= Beginning of Section =

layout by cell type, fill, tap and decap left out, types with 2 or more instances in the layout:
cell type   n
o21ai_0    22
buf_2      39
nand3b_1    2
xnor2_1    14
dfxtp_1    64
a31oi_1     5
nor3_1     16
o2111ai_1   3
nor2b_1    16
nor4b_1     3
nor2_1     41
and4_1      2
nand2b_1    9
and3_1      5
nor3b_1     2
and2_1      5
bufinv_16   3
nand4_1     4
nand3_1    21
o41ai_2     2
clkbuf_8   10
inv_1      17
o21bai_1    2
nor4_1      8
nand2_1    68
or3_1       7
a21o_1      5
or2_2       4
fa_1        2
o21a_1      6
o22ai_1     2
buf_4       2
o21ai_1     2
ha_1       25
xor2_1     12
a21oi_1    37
--- config.mk ---
export PLATFORM = sky130hd
export DESIGN_NAME = bcd_disp_scan
export DESIGN_NICKNAME = d
export VERILOG_FILES = /design/src/rtl/bcd_disp_scan_pkg.sv /design/src/rtl/seg7_decode.sv /design/src/rtl/bcd_disp_scan.sv
export SDC_FILE = /design/constraint.sdc
export NUM_CORES = 1
export LEC_CHECK = 0
export CORE_MARGIN = 2
export CORE_UTILIZATION = 63
export CTS_CLUSTER_SIZE = 20
export DETAILED_ROUTE_END_ITERATION = 7
export DONT_BUFFER_PORTS = 1
export MAX_ROUTING_LAYER = met4
export PLACE_DENSITY = 0.81
export SLEW_MARGIN = 5
export SYNTH_ARGS = -nofsm -noshare
export SYNTH_HDL_FRONTEND = slang
export SYNTH_HIERARCHICAL = 1
export SYNTH_SLANG_ARGS = --single-unit
--- constraint.sdc ---
create_clock -name clk_i -period 2.77 [get_ports clk_i]
set_input_delay 0.554 -clock clk_i [delete_from_list [all_inputs] [get_ports clk_i]]
set_output_delay 0.554 -clock clk_i [all_outputs]
set_load 0.02 [all_outputs]
--- src/rtl/bcd_disp_scan_pkg.sv ---
// Shared constants and helpers for multiplexed 7-segment displays.
// Segment codes are active-low, ordered g..a as [6:0].
package bcd_disp_scan_pkg;

    localparam int NUM_DIGITS = 5;
    localparam int IDX_W      = 3;

    typedef logic [3:0]       bcd_t;
    typedef logic [6:0]       seg_t;
    typedef logic [IDX_W-1:0] idx_t;

    localparam seg_t SEG_0     = 7'b1000000;
    localparam seg_t SEG_1     = 7'b1111001;
    localparam seg_t SEG_2     = 7'b0100100;
    localparam seg_t SEG_3     = 7'b0110000;
    localparam seg_t SEG_4     = 7'b0011001;
    localparam seg_t SEG_5     = 7'b0010010;
    localparam seg_t SEG_6     = 7'b0000010;
    localparam seg_t SEG_7     = 7'b1111000;
    localparam seg_t SEG_8     = 7'b0000000;
    localparam seg_t SEG_9     = 7'b0010000;
    localparam seg_t SEG_E     = 7'b0000110;
    localparam seg_t SEG_BLANK = 7'b1111111;

    localparam idx_t IDX_FIRST = 3'd0;
    localparam idx_t IDX_LAST  = 3'd4;

    function automatic bcd_t digit_of(
        input logic [4*NUM_DIGITS-1:0] v,
        input idx_t                    k
    );
        bcd_t d;
        d = v[3:0];
        case (k)
            3'd1:    d = v[7:4];
            3'd2:    d = v[11:8];
            3'd3:    d = v[15:12];
            3'd4:    d = v[19:16];
            default: d = v[3:0];
        endcase
        return d;
    endfunction

endpackage

--- src/rtl/seg7_decode.sv ---
// Nibble to active-low 7-segment code; non-BCD values show 'E'.
module seg7_decode
    import bcd_disp_scan_pkg::*;
(
    input  logic [3:0] nibble_i,
    output logic [6:0] seg_o
);

    always_comb begin
        seg_o = SEG_E;
        case (nibble_i)
            4'd0:    seg_o = SEG_0;
            4'd1:    seg_o = SEG_1;
            4'd2:    seg_o = SEG_2;
            4'd3:    seg_o = SEG_3;
            4'd4:    seg_o = SEG_4;
            4'd5:    seg_o = SEG_5;
            4'd6:    seg_o = SEG_6;
            4'd7:    seg_o = SEG_7;
            4'd8:    seg_o = SEG_8;
            4'd9:    seg_o = SEG_9;
            default: seg_o = SEG_E;
        endcase
    end

endmodule

--- src/rtl/bcd_disp_scan.sv ---
// Five-digit BCD multiplexed display scanner with frame-synchronous
// value capture, hold, leading-zero blanking and decimal points.
module bcd_disp_scan
    import bcd_disp_scan_pkg::*;
#(
    parameter int freq_p    = 50000000,
    parameter int scan_hz_p = 1000
) (
    input  logic        clk_i,
    input  logic        nReset_i,
    input  logic [19:0] count_i,
    input  logic        hold_i,
    input  logic        blank_lz_i,
    input  logic [4:0]  dp_i,
    output logic [6:0]  seg_o,
    output logic        dp_o,
    output logic [4:0]  an_o,
    output logic        frame_o
);

    localparam int DIV = freq_p / scan_hz_p;
    localparam int PW  = (DIV > 1) ? $clog2(DIV) : 1;
    localparam logic [PW-1:0] TERM = PW'(DIV - 1);

    logic [PW-1:0] presc;
    logic          tick;
    logic          tick_q;
    logic          frame_start;
    idx_t          idx;
    logic [19:0]   snap;

    bcd_t          cur_digit;
    seg_t          dec_seg;
    logic [4:0]    zero_from;
    logic          blank_cur;

    assign tick        = (presc == TERM);
    assign frame_start = tick && (idx == IDX_LAST);

    always_ff @(posedge clk_i or negedge nReset_i) begin
        if (!nReset_i) begin
            presc <= '0;
        end else if (tick) begin
            presc <= '0;
        end else begin
            presc <= presc + 1'b1;
        end
    end

    always_ff @(posedge clk_i or negedge nReset_i) begin
        if (!nReset_i) begin
            idx     <= IDX_LAST;
            snap    <= '0;
            frame_o <= 1'b0;
            tick_q  <= 1'b0;
        end else begin
            frame_o <= frame_start;
            tick_q  <= tick;
            if (tick) begin
                idx <= (idx == IDX_LAST) ? IDX_FIRST : idx + 3'd1;
            end
            if (frame_start && !hold_i) begin
                snap <= count_i;
            end
        end
    end

    // zero_from[k]: snap digits k..4 are all zero
    always_comb begin
        zero_from[4] = (snap[19:16] == 4'd0);
        zero_from[3] = zero_from[4] && (snap[15:12] == 4'd0);
        zero_from[2] = zero_from[3] && (snap[11:8] == 4'd0);
        zero_from[1] = zero_from[2] && (snap[7:4] == 4'd0);
        zero_from[0] = zero_from[1] && (snap[3:0] == 4'd0);
    end

    assign cur_digit = digit_of(snap, idx);
    assign blank_cur = blank_lz_i
                    && (idx != IDX_FIRST)
                    && zero_from[idx];

    seg7_decode u_dec (
        .nibble_i (cur_digit),
        .seg_o    (dec_seg)
    );

    // Outputs follow the tick by one cycle so idx/snap are already updated.
    always_ff @(posedge clk_i or negedge nReset_i) begin
        if (!nReset_i) begin
            an_o  <= 5'b11111;
            seg_o <= SEG_BLANK;
            dp_o  <= 1'b1;
        end else if (tick_q) begin
            an_o  <= ~(5'b00001 << idx);
            seg_o <= blank_cur ? SEG_BLANK : dec_seg;
            dp_o  <= ~dp_i[idx];
        end
    end

endmodule

== Word level (Yosys, flattened, before mapping) ==
Memories as Yosys holds them, arrays and structs flattened.
Index checks and enable logic that the tools add are counted.

* Multiplexer cells: 8
* Add/sub/neg operators: 2
* Shifts and indexed selects: 1
* Reductions and logical operators: 15
* Order comparisons: 1
* Bitwise operators: 2
* Equality and inequality tests: 5

{| class="wikitable"
|+ Operators with widths
! cell !! count
|-
| $logic_not A4 Y1 || 5
|-
| $add A16 B1 Y16 const B || 1
|-
| $eq A16 B16 Y1 const B || 1
|-
| $mux W16 || 1
|-
| $pmux W4 S4 || 1
|-
| $logic_and A1 B1 Y1 || 8
|-
| $mux W7 || 1
|-
| $bmux W1 S3 || 2
|-
| $eq A3 B2 Y1 const B || 2
|-
| $not A5 Y5 || 1
|-
| $shl A1 B3 Y5 const A || 1
|-
| $lt A3 B4 Y1 const B || 1
|-
| $add A3 B1 Y3 const B || 1
|-
| $eq A3 B1 Y1 const B || 1
|-
| $eq A3 B3 Y1 const B || 1
|-
| $mux W3 || 1
|-
| $reduce_bool A3 Y1 || 1
|-
| $mux W1 || 2
|-
| $logic_not A1 Y1 || 1
|-
| $not A1 Y1 || 1
|}

* Register bits after elaboration: 54
* Output and inout bits: 14
* Bits of input ports: 29
* Bits in read-only memories: 112
* Memories: 1

{| class="wikitable"
|+ Memory list
! memory !! depth !! bits a word !! read ports !! clocked after Yosys merged registers in !! write ports !! RTL line !! RTL
|-
| (no name shown) || 16 || 7 || 1 || 0 || 0 || seg7_decode.sv:11 || <nowiki>case (nibble_i)</nowiki>
|}

== Logic depth before layout (Yosys ltp) ==
Gate-level depths: netlist (run 1).

* Depth after elaboration: 9
* Mapped depth: 15

== Cells and area by module ==
The synthesis (run 1) kept the hierarchy.

{| class="wikitable"
|+ By module, submodules not included
! module !! cells an instance !! times used !! sequential area each (µm²) !! area each (µm²)
|-
| bcd_disp_scan || 236 || 1 || 1368.8 || 2736.4
|-
| seg7_decode || 27 || 1 || 0.0 || 191.4
|}

== Worst setup path before layout (run 1) ==
Ideal clock, no wire load.

* Path kind: register to register
* Start point: register idx[2]
* End point: register seg_o[3]
* Stages on the path, launching flop included: 13
* Clock period less this slack: 2.567 ns
* Data required time: 2.695 ns
* Buffers on the path: 0
* Library setup time: 0.075 ns
* Arrival time: 2.493 ns
* Setup slack: 0.203 ns
* Cell sequence: dfstp_2 > clkinv_1 > ha_1 > nor2_1 > mux2_2 > inv_1 > ha_1 > nand2b_1 > a21oi_1 > inv_1 > nand2_1 > o22ai_1 > a21oi_1

* Word-level cells in the longest chain between the ends: 4
* Elaborated cells between the ends (all ways): 12
* Those cells by class: eq/ne (4); mux (4); reduce/logical (3); memory (1)

{| class="wikitable"
|+ RTL lines
! item !! RTL line !! RTL
|-
| start, declared || bcd_disp_scan.sv:29 || <nowiki>idx_t idx;</nowiki>
|-
| start signal, assigned || bcd_disp_scan.sv:60 || <nowiki>idx <= (idx == IDX_LAST) ? IDX_FIRST : idx + 3'd1;</nowiki>
|-
| $eq A3 B3 Y1, or another cell as far along || bcd_disp_scan_pkg.sv:34 || <nowiki>case (k)</nowiki>
|-
| $pmux W4 S4 * || bcd_disp_scan_pkg.sv:34 ||
|-
| net cur_digit[0] || bcd_disp_scan.sv:32 || <nowiki>bcd_t cur_digit;</nowiki>
|-
| $mem_v2 Z16 W7 * || - ||
|-
| net dec_seg[3] || bcd_disp_scan.sv:33 || <nowiki>seg_t dec_seg;</nowiki>
|-
| $mux W7 * || bcd_disp_scan.sv:95 || <nowiki>seg_o <= blank_cur ? SEG_BLANK : dec_seg;</nowiki>
|-
| end signal, assigned || bcd_disp_scan.sv:95 ||
|-
| end, declared || bcd_disp_scan.sv:15 || <nowiki>output logic [6:0] seg_o,</nowiki>
|}

The timed path passes the listed nets; every way through them passes the cells marked *. The select of a mux whose other input is x is not followed.
A chain may end at the register's enable or synchronous reset.

== Worst setup path in the final report (run 1) ==
* Start point: register idx[1]
* End point: register seg_o[2]

The elaborated chain is that of the path after synthesis.

==> results.txt, run 1 <==
Largest net degree at the start of global routing: 41
All-Layer GR Usage: 25.7%
Post-layout min period: 2.62 ns
Worst path bufs/invs: 4
Distinct cells, synth: 46
Max_slew headroom: 52.5%
Placed cell area: 0.00295 mm²
Top FF cell, synth: dfrtp_1
Slew Viols, Final: 0
Post-Syn Area: 0.00293 mm²
Drt pass-1 iters: 4
DR vias: 1998
Starting DRT DRC Count: 152
Number of synthesized flops with an enable pin: 0
Crit Path Max Fanout: 10
Routed WL per cell: 18.5 µm
# H-tree levels: 2
Combinational Power Share: 1.5%
Mapped Cells: 263
Simple-gate share of the synthesized area: 15.5%
CP Launch Type: flop
Synth Area in Adders: 4.70%
PwrDens: 427 mW/mm²
Worst-Margin Slew: 0.703 ns
Max-Cap Viols: 0
Post-synth net total: 303
Post-synthesis compound-gate area fraction: 10.2%
Clock buffer depth: 2
Synth Area in XOR/XNOR: 3.89%
Row cnt: 24
Area Overhead vs Synth: 6.54%
Initial Utilization: 66.3%
CTS clk-pin slew, worst paths: 0.09 ns
Design Power: 1.33 mW
Sum Neg Setup Slack: 0 ns
Cell Int Power: 1.06 mW
VDD IR max: 0.358 mV
Worst slack at placement: 0.144 ns
Nets: 309
Share of power burned in registers: 59.2%
Total gr overflow: 0
Routed Antenna Nets: 0
Drt drc: 0
CTS Sinks: 54
Root Driver: clkbuf_8
CP max-delay cell: dfrtp_1
Register area share after synthesis: 46.8%
Setup violations, final: 0
Leak: 1.44 nW
HPWL Detailed: 4030 µm
Worst EP arrival: 2.84 ns
Vert. Die Dim: 72.2 µm
Post-layout util: 70.7%
DR vias/cell: 6.20
Placer Congestion: 0.899
Number of global-route vias before repair: 2024
Die W: 72.2 µm
Crit Path Category: flop to flop
Clock share of power: 39.3%
Global-route wire length before repair: 9910 µm
Multiplexer area fraction after synthesis: 13.6%
Leading area contributor after synthesis: dfrtp_1
Worst path max stage delay: 0.44 ns
# diodes: 0
Syn_area_per_cell: 11.1 µm²
DIE AREA: 0.00521 mm²
Main combinational cell family by area after synthesis: simple AND/OR/NAND/NOR gates
Synth area leaders: dfrtp_1 (34%), dfstp_2 (13%), mux2_4 (10%), ha_1 (4.7%), nor2_1 (2.9%)
Sw power: 268 µW
Maximum clock rate: 381 MHz
Final hold violations: 0
Critical path's top delay family: compound AO/OA/AOI/OAI gates
FFs w/ async S/R, synth: 100%
Net Sw Frac: 20.1%
Post-route cell area: 0.00312 mm²
# IOs: 43
Hold Slack: 0.0704 ns
Share of layout cells above drive strength 1: 26.3%
Count of state elements after synthesis: 54
Yosys top cell area share: 34.2%
I/O Buffers: 0
Cells after DPL: 310
Synth warn: 6
Antenna violations before repair: 0
Num CTS Buffers: 5
Setup WS post-layout: 0.148 ns
CP required: 2.99 ns
Hold/Removal Path Class: input port to asynchronous set/reset pin
Status: complete, no violations
CP Cell Sequence: inv_1 -> ha_2 -> inv_1 -> a21oi_1 -> nor2_2 -> buf_4 -> mux2_4 -> or2_1 -> a21o_1 -> inv_1 -> nand2_1 -> o22ai_1 -> a21oi_1
Final worst path period share: 94.6%
Critical Path Sink Type: flop
Non-Filler Instances: 322
Clock skew: 0.00360 ns
Clock latency on the worst-skew pair: 0.31 ns
Most frequent CP cell: inv_1
WL final: 5940 µm
CTS tree: done
Core area: 0.00441 mm²
state kept, by name (all words and copies together), names as in the netlist:
| name | cells |
|---|---|
| snap | 20 |
| presc | 16 |
| seg_o | 7 |
| an_o | 5 |
| idx | 3 |
| dp_o | 1 |
| frame_o | 1 |
| tick_q | 1 |
routing by layer:
layer	vias to the layer above	global-route usage (%)	routed length, µm
met4	0	10.9	170
li1	947	-	-
met2	63	38.2	2800
met5	-	-	0
met1	971	34.3	2630
met3	17	5.56	337
final cells by class:
| cell class | instances | area (µm²) |
|---|---|---|
| multi-input combinational | 182 | 1420 |
| tap | 52 | 65.1 |
| inverter | 15 | 56.3 |
| sequential | 54 | 1370 |
| clock buffer | 6 | 72.6 |
| fill | 318 | 1290 |
| timing repair buffer | 11 | 95.1 |
| clock inverter | 2 | 37.5 |
cell usage after synthesis (2+ instances only):
| library cell | number |
|---|---|
| nand4b_1 | 3 |
| a21oi_1 | 14 |
| buf_6 | 2 |
| or4_1 | 2 |
| o21ai_0 | 8 |
| dfrtp_1 | 40 |
| xor2_1 | 4 |
| nor4_1 | 2 |
| a31oi_1 | 4 |
| nor4b_2 | 2 |
| buf_2 | 3 |
| mux2i_1 | 2 |
| nand3_1 | 6 |
| nor3_1 | 4 |
| nor3b_1 | 2 |
| ha_1 | 11 |
| clkbuf_1 | 4 |
| nand2b_1 | 3 |
| nand2_1 | 16 |
| nor2_1 | 23 |
| mux2_4 | 20 |
| xnor2_1 | 9 |
| o41ai_1 | 2 |
| dfstp_2 | 14 |
| buf_12 | 2 |
| and3_1 | 4 |
| or2_1 | 2 |
| inv_1 | 14 |
| o22ai_1 | 8 |
| mux2_2 | 5 |
| nand4_1 | 7 |
| a22oi_1 | 4 |
| a32oi_1 | 4 |
power groups by stage:
stage	sequential, mW	combinational, mW	clock [mW]
3_5_place_dp	0.804	0.00601	0
3_3_place_gp	0.804	0.00600	0
6_report	0.789	0.0200	0.524
5_1_grt	0.789	0.0228	0.564
4_1_cts	0.789	0.0204	0.525
2_1_floorplan	0.804	0.00473	0
placed cells by master, fill, tap and decap left out, types with 3 or more instances in the layout:
cell	Yosys	routed
dfrtp_1	40	39
mux2_4	20	23
nor2_1	23	22
nand2_1	16	16
dfstp_2	14	14
a21oi_1	14	13
inv_1	14	11
ha_1	11	10
buf_4	1	10
xnor2_1	9	9
o21ai_0	8	8
o22ai_1	8	8
nand4_1	7	7
nand3_1	6	6
clkbuf_8	0	5
a22oi_1	4	4
a32oi_1	4	4
nor3_1	4	4
and3_1	4	4
xor2_1	4	4
a31oi_1	4	4
inv_2	0	3
nand4b_1	3	3
nand2b_1	3	3
cell families (layout without fill, tap and decap cells):
family / count (synthesis) / count (layout)
adder cells (fa/ha/maj): 11 / 11
buffers and inverters: 27 / 34
AO/OA/AOI/OAI: 48 / 48
XOR/XNOR: 13 / 13
multiplexers: 28 / 28
AND/OR/NAND/NOR: 82 / 82
flip-flops: 54 / 54
repair_timing:
| item | 4_1_cts | 5_1_grt |
|---|---|---|
| endpoints found under the hold margin | 40 | 0 |
| hold buffers | 1 | 0 |
| setup endpoints to repair | 0 | 7 |
| setup buffers | 0 | 3 |
| resized for setup | 0 | 10 |
final timing paths:
kind	from	to	slack, ns	cells past startpoint
hold / removal	nReset_i	snap[2]$_DFFE_PN0P_	0.07	1
setup reg to reg	idx[1]$_DFFE_PN0P_	seg_o[2]$_DFFE_PN1P_	0.15	13
hold reg to reg	presc[0]$_DFF_PN0_	presc[0]$_DFF_PN0_	0.49	1
min in group clk_i	count_i[15]	snap[15]$_DFFE_PN0P_	0.38	1
max in group asynchronous	nReset_i	idx[0]$_DFFE_PN0P_	2.49	1
setup / recovery	idx[1]$_DFFE_PN0P_	seg_o[2]$_DFFE_PN1P_	0.15	13
No activity file was read; power rests on OpenSTA's default activity.
==> run 2: changes to the inputs <==
GPL_ROUTABILITY_DRIVEN = 0   (was unset)
==> results of run 2 <==
Same layout as run 1: the final DEF is identical, and so are final timing and power.
==> run 3: changes to the inputs <==
CORE_UTILIZATION = 35   (was 63)
PLACE_DENSITY = unset   (was 0.81)
==> run 3 against run 2 <==
Via count fell by 2.3%. Global-route usage fell by 11 points. Sequential power is essentially flat. Cell count up 17%. Non-clock buffer count fell by 1. Die area rose by 75%. Maximum frequency is 1.8% higher. First-iteration DRC count down 63%. Register-to-register slack improved by 0.05 ns. Wire length up 5.6%. Largest power group unchanged. Highest routed layer unchanged.
==> results.txt, run 3 (synthesis gave the netlist of run 1 again) <==
Drt pass-1 iters: 4
Placed cell area: 0.00301 mm²
Vert. Die Dim: 95.5 µm
VDD IR max: 0.181 mV
Total gr overflow: 0
Crit Path Max Fanout: 5
Final hold violations: 0
DR vias: 1953
Num CTS Buffers: 5
Design Power: 1.25 mW
Largest net degree at the start of global routing: 41
Clock skew: 0.00843 ns
DR vias/cell: 5.19
R2r startpoint: idx[0]$_DFFE_PN0P_
Largest register FFs: 20
Starting DRT DRC Count: 56
Combinational Power Share: 1.6%
Commonest non-fill, non-tap cell in the layout: dfrtp_1
Leak: 1.42 nW
Largest registers: snap x20, presc x16, seg_o x7
Worst-Margin Slew: 0.761 ns
Root Driver: clkbuf_8
CTS Sinks: 54
# H-tree levels: 2
CTS tree: done
Hold/Removal Path Class: input port to asynchronous set/reset pin
Max_slew headroom: 48.6%
Die W: 95.5 µm
Post-layout util: 38.6%
Sw power: 272 µW
Number of global-route vias before repair: 2007
Core area: 0.00818 mm²
Sum Neg Setup Slack: 0 ns
Nets: 308
HPWL Detailed: 4480 µm
Setup slack, reg-to-reg: 0.20 ns
WL final: 6280 µm
Maximum clock rate: 388 MHz
Antenna violations before repair: 2
Reg with most FFs: snap
Cell Int Power: 975 µW
Share of power burned in registers: 63.3%
Area Overhead vs Synth: 7.82%
Worst EP arrival: 2.81 ns
Net Sw Frac: 21.8%
R2R cell count: 14
Row cnt: 33
Clock latency on the worst-skew pair: 0.31 ns
Global-route wire length before repair: 10100 µm
Initial Utilization: 35.8%
All-Layer GR Usage: 14.9%
Setup violations, final: 0
I/O Buffers: 0
Post-route cell area: 0.00316 mm²
Drt drc: 0
CTS clk-pin slew, worst paths: 0.10 ns
Routed Antenna Nets: 0
DIE AREA: 0.00911 mm²
Final worst path period share: 92.9%
RSZ-0062 raised after global routing: false
Clock buffer depth: 2
CP Launch Type: flop
Clock share of power: 35.1%
Critical R2R Capture: seg_o[3]$_DFFE_PN1P_
Hold Slack: 0.0644 ns
Slew Viols, Final: 0
Status: complete, no violations
Crit Path Category: flop to flop
CP required: 3.01 ns
Critical Path Sink Type: flop
Most frequent cells in the layout: dfrtp_1 (39), mux2_4 (23), nor2_1 (22)
Max-Cap Viols: 0
Routed WL per cell: 16.7 µm
Share of layout cells above drive strength 1: 25.7%
PwrDens: 395 mW/mm²
# IOs: 43
Post-layout min period: 2.57 ns
-- run 3: changes by cell type in the layout (fill, tap and decap cells not counted) --
cell       previous run  this run
buf_4                10         9
bufinv_16             1         0
clkbuf_1              1         2
diode_2               0         2
-- run 3: what timing repair did --
item,in CTS,in global routing
hold endpoints to repair,40,0
setup buffers,0,2
gates resized for setup,0,10
setup endpoints to repair,0,7
hold buffers,1,0
-- run 3: worst max-delay path by stage --
stage,from,endpoint,slack [ns],cells after the start
floorplan,idx[2]$_DFFE_PN1P_,seg_o[3]$_DFFE_PN1P_,0.20,12
global placement,idx[0]$_DFFE_PN0P_,seg_o[3]$_DFFE_PN1P_,0.21,14
detailed placement,idx[0]$_DFFE_PN0P_,seg_o[3]$_DFFE_PN1P_,0.10,14
CTS,idx[0]$_DFFE_PN0P_,seg_o[3]$_DFFE_PN1P_,0.04,14
global route,idx[0]$_DFFE_PN0P_,seg_o[3]$_DFFE_PN1P_,0.006,14
finish,idx[0]$_DFFE_PN0P_,seg_o[3]$_DFFE_PN1P_,0.20,14
-- run 3: critical path, cell delays in order (launching register included) --
cell and delay, ns:
dfrtp_2 0.42, inv_1 0.11, ha_1 0.23, nor3_1 0.18, a21oi_1 0.07, nor2_2 0.20
mux2_4 0.35, inv_2 0.09, ha_1 0.24, nand2b_1 0.15, a21oi_1 0.14, inv_1 0.07
nand2_1 0.05, o22ai_1 0.06, a21oi_1 0.14
-- run 3: cell type report --
type                    instances  area, µm²
clock inverters                 1       7.51
multi-input cells             182       1420
fillers                       827       5020
well taps                     105        131
inverters                      15       56.3
repair buffers                 10       87.6
clock buffers                   7       76.3
diodes                          2       5.00
flip-flops and latches         54       1370
-- run 3: stage by stage --
stage	setup slack, ns	cells
6_report	0.196	376
5_1_grt	0.00567	376
4_1_cts	0.0397	372
3_5_place_dp	0.100	363
3_3_place_gp	0.210	363
2_1_floorplan	0.203	263
-- run 3: power by group through the flow --
stage               logic, mW  registers, mW  clock network (mW)
floorplan             0.00473          0.804                   0
global placement      0.00603          0.804                   0
detailed placement    0.00601          0.804                   0
CTS                    0.0210          0.789               0.458
global route           0.0230          0.789               0.487
finish                 0.0199          0.789               0.438
-- run 3: routing by layer --
metal  share of wire (%)  track usage, %  vias up
li1                    -               -      949
met2                  46            23.0       52
met4                 2.1            6.07        0
met5                   0               -        -
met1                  46            18.6      940
met3                 5.7            4.19       12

= End of Section =

▸ **DIRECTIONS**:
The required output is the stretch of entries above from the line containing "module seg7_decode" through the line containing "seg_o = SEG_6;", reproduced exactly.

▸ **EXERCISE SOLUTION**:
module seg7_decode
    import bcd_disp_scan_pkg::*;
(
    input  logic [3:0] nibble_i,
    output logic [6:0] seg_o
);

    always_comb begin
        seg_o = SEG_E;
        case (nibble_i)
            4'd0:    seg_o = SEG_0;
            4'd1:    seg_o = SEG_1;
            4'd2:    seg_o = SEG_2;
            4'd3:    seg_o = SEG_3;
            4'd4:    seg_o = SEG_4;
            4'd5:    seg_o = SEG_5;
            4'd6:    seg_o = SEG_6;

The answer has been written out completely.